Unmet Needs in the Management of Myasthenia Gravis


A. Gordon Smith, MD, FAAN, recounts the challenges of treating patients with myasthenia gravis. He also discusses care disparities and the need for rapid disease modification.

A. Gordon Smith, MD, FAAN: There are several unmet needs in managing myasthenia gravis, some of which are pretty obvious in others, less so. One that is pretty obvious is not every patient with myasthenia gravis responds to typical standard-of-care treatments. Of course, these patients would benefit from other treatment options. Another obvious one is patients that have adverse effects or side effects from standard-of-care therapies. Here corticosteroids—prednisone or pulsed intravenous steroids—cause significant side effects for many patients. There are some patients where these are difficult to manage. There are others where we're able to successfully taper the steroid dose such that it doesn't. Patients who are either having side effects from steroids or who really aren't appropriate for steroid use; patients who have diabetes or who are obese or have significant hypertension, this can be a bit of a conundrum.

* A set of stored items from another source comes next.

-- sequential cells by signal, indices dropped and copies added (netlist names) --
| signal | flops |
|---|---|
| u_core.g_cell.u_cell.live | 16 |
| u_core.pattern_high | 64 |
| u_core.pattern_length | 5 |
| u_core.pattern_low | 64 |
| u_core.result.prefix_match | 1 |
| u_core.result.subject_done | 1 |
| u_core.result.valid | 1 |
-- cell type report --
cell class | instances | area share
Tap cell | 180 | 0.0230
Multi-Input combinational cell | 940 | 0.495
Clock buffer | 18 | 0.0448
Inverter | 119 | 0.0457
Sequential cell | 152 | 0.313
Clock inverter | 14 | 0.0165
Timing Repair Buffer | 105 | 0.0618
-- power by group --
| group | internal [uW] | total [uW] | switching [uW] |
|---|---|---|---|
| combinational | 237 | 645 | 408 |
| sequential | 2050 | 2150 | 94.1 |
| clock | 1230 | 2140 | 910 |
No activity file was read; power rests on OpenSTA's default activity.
--- src/hdl/vdms_pkg.sv ---
// ----------------------------------------------------------------------------
// vdms_pkg: shared types and constants for the vertical drag motion step
// Fixed point constants, register indexes, channel payloads and the divider
// operation types.
// ----------------------------------------------------------------------------
package vdms_pkg;

  localparam int unsigned CfgIdxW = 3;
  localparam int unsigned CfgDataW = 32;

  typedef enum logic [CfgIdxW-1:0] {
    REG_DRAG     = 3'd0,
    REG_MASS     = 3'd1,
    REG_INIT_VEL = 3'd2,
    REG_DT       = 3'd3,
    REG_INTERVAL = 3'd4
  } reg_idx_t;

  // g = 9.8 in Q16.16
  localparam logic [31:0] G_Q16 = 32'd642253;
  localparam logic [31:0] ONE_Q16 = 32'd65536;
  localparam logic [31:0] DIV_MS = 32'd65536000;
  localparam logic [31:0] DIV_TRAP = 32'd131072000;

  localparam int unsigned MagW = 64;   // operand magnitude width

  // one input transfer: a single restart flag
  typedef struct packed {
    logic restart;
  } step_in_t;

  // one output transfer
  typedef struct packed {
    logic [31:0]        step_index;
    logic signed [31:0] velocity;
    logic signed [31:0] acceleration;
    logic signed [31:0] step_displacement;
    logic signed [47:0] total_displacement;
    logic signed [47:0] total_impulse;
    logic signed [31:0] step_work;
    logic signed [47:0] total_work;
  } sample_t;

  // request into the multiply-divide unit
  typedef struct packed {
    logic [MagW-1:0] a;
    logic [MagW-1:0] b;
    logic [31:0]     d;
    logic            neg;
  } umd_req_t;

  function automatic logic signed [63:0] sat32(input logic signed [63:0] x);
    if (x > 64'sd2147483647) return 64'sd2147483647;
    if (x < -64'sd2147483648) return -64'sd2147483648;
    return x;
  endfunction

  function automatic logic signed [63:0] sat48(input logic signed [63:0] x);
    if (x > 64'sh7FFF_FFFF_FFFF) return 64'sh7FFF_FFFF_FFFF;
    if (x < -64'sh8000_0000_0000) return -64'sh8000_0000_0000;
    return x;
  endfunction

  function automatic logic [63:0] mag(input logic signed [63:0] x);
    return x[63] ? 64'(-x) : 64'(x);
  endfunction

endpackage

--- src/hdl/vdms_stream_if.sv ---
// ----------------------------------------------------------------------------
// vdms_stream_if: valid/ready channel
// Carries one payload of parameterized type between a source and a sink.
// ----------------------------------------------------------------------------
interface vdms_stream_if #(parameter type payload_t = logic) ();
  logic     valid;
  logic     ready;
  payload_t data;
  modport source (output valid, output data, input ready);
  modport sink (input valid, input data, output ready);
endinterface

--- src/hdl/vdms_umd.sv ---
// ----------------------------------------------------------------------------
// vdms_umd: serial signed multiply, rounded divide
// round(|a|*|b|/d) half away from zero, capped at 2^63-1, sign applied.
// Multiply is shift-add one bit a cycle, divide is restoring one bit a cycle.
// ----------------------------------------------------------------------------
module vdms_umd (
  input  logic                   clk,
  input  logic                   rst,
  input  logic                   start,
  input  vdms_pkg::umd_req_t     req,
  output logic                   done,
  output logic signed [63:0]     result
);

  typedef enum logic [1:0] {IDLE, MUL, DIV, FIN} state_t;

  state_t          state;
  logic [127:0]    mcand_w; // a, shifted left per bit
  logic [63:0]     mplier;  // b, shifted right per bit
  logic [127:0]    acc;     // product, then dividend shift
  logic [32:0]     rem;
  logic [127:0]    quo;
  logic [31:0]     dvs;
  logic            neg;
  logic [6:0]      cnt;
  logic [7:0]      dcnt;
  logic [33:0]     trial;
  logic [63:0]     qmag;

  assign trial = {rem, acc[127]} - {2'b0, dvs};
  assign qmag = (quo[127:63] != '0) ? 64'h7FFF_FFFF_FFFF_FFFF : quo[63:0];

  always_ff @(posedge clk) begin
    if (rst) begin
      state <= IDLE;
      done <= 1'b0;
    end else begin
      done <= 1'b0;
      unique case (state)
        IDLE: begin
          if (start) begin
            mcand_w <= {64'b0, req.a};
            mplier <= req.b;
            dvs <= req.d;
            neg <= req.neg;
            acc <= '0;
            cnt <= '0;
            state <= MUL;
          end
        end
        MUL: begin
          if (mplier[0]) acc <= acc + mcand_w;
          mcand_w <= mcand_w << 1;
          mplier <= mplier >> 1;
          cnt <= cnt + 7'd1;
          if (cnt == 7'd63) state <= FIN;
        end
        FIN: begin
          // add half divisor for rounding, start division
          acc <= acc + {97'b0, dvs[31:1]};
          rem <= '0;
          quo <= '0;
          dcnt <= '0;
          state <= DIV;
        end
        DIV: begin
          if (!trial[33]) begin
            rem <= trial[32:0];
            quo <= {quo[126:0], 1'b1};
          end else begin
            rem <= {rem[31:0], acc[127]};
            quo <= {quo[126:0], 1'b0};
          end
          acc <= acc << 1;
          dcnt <= dcnt + 8'd1;
          if (dcnt == 8'd127) begin
            state <= IDLE;
            done <= 1'b1;
          end
        end
        default: state <= IDLE;
      endcase
    end
  end

  assign result = neg ? -$signed(qmag) : $signed(qmag);

`ifndef SYNTHESIS
  a_done_pulse: assert property (@(posedge clk) disable iff (rst) done |=> !done)
    else $error("done held");
  a_done_from_div: assert property (@(posedge clk) disable iff (rst)
    done |-> $past(state) == DIV) else $error("done not after divide");
  a_result_cap: assert property (@(posedge clk) disable iff (rst)
    done |-> (result != 64'sh8000_0000_0000_0000)) else $error("cap broken");
`endif

endmodule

One area that I don't think we give enough attention to is ocular myasthenia. There's a tendency for neurologists to think of this as being the mild form of myasthenia gravis, but when you talk to patients or measure their quality of life, ocular symptoms, so double vision, and diplopia are very disabling to patients. It's not just fighter pilots and brain surgeons that don't tolerate double vision very well. All of us struggle with it. I think there's opportunity for management in ocular myasthenia.

Care disparities are a major issue really across all of medicine, but particularly in myasthenia gravis. We've already talked a little bit about the path to diagnosis. There's evolving data, suggesting that patients who are suspect to significant care disparities aren't diagnosed quickly enough and they aren't often given the same access to care that those who do not have care disparities are offered.

I think there's perhaps an opportunity to focus on rapid diagnosis and disease modification. I think there's the beginning of a scientific evidence base about the importance of early and aggressive intervention in myasthenia gravis.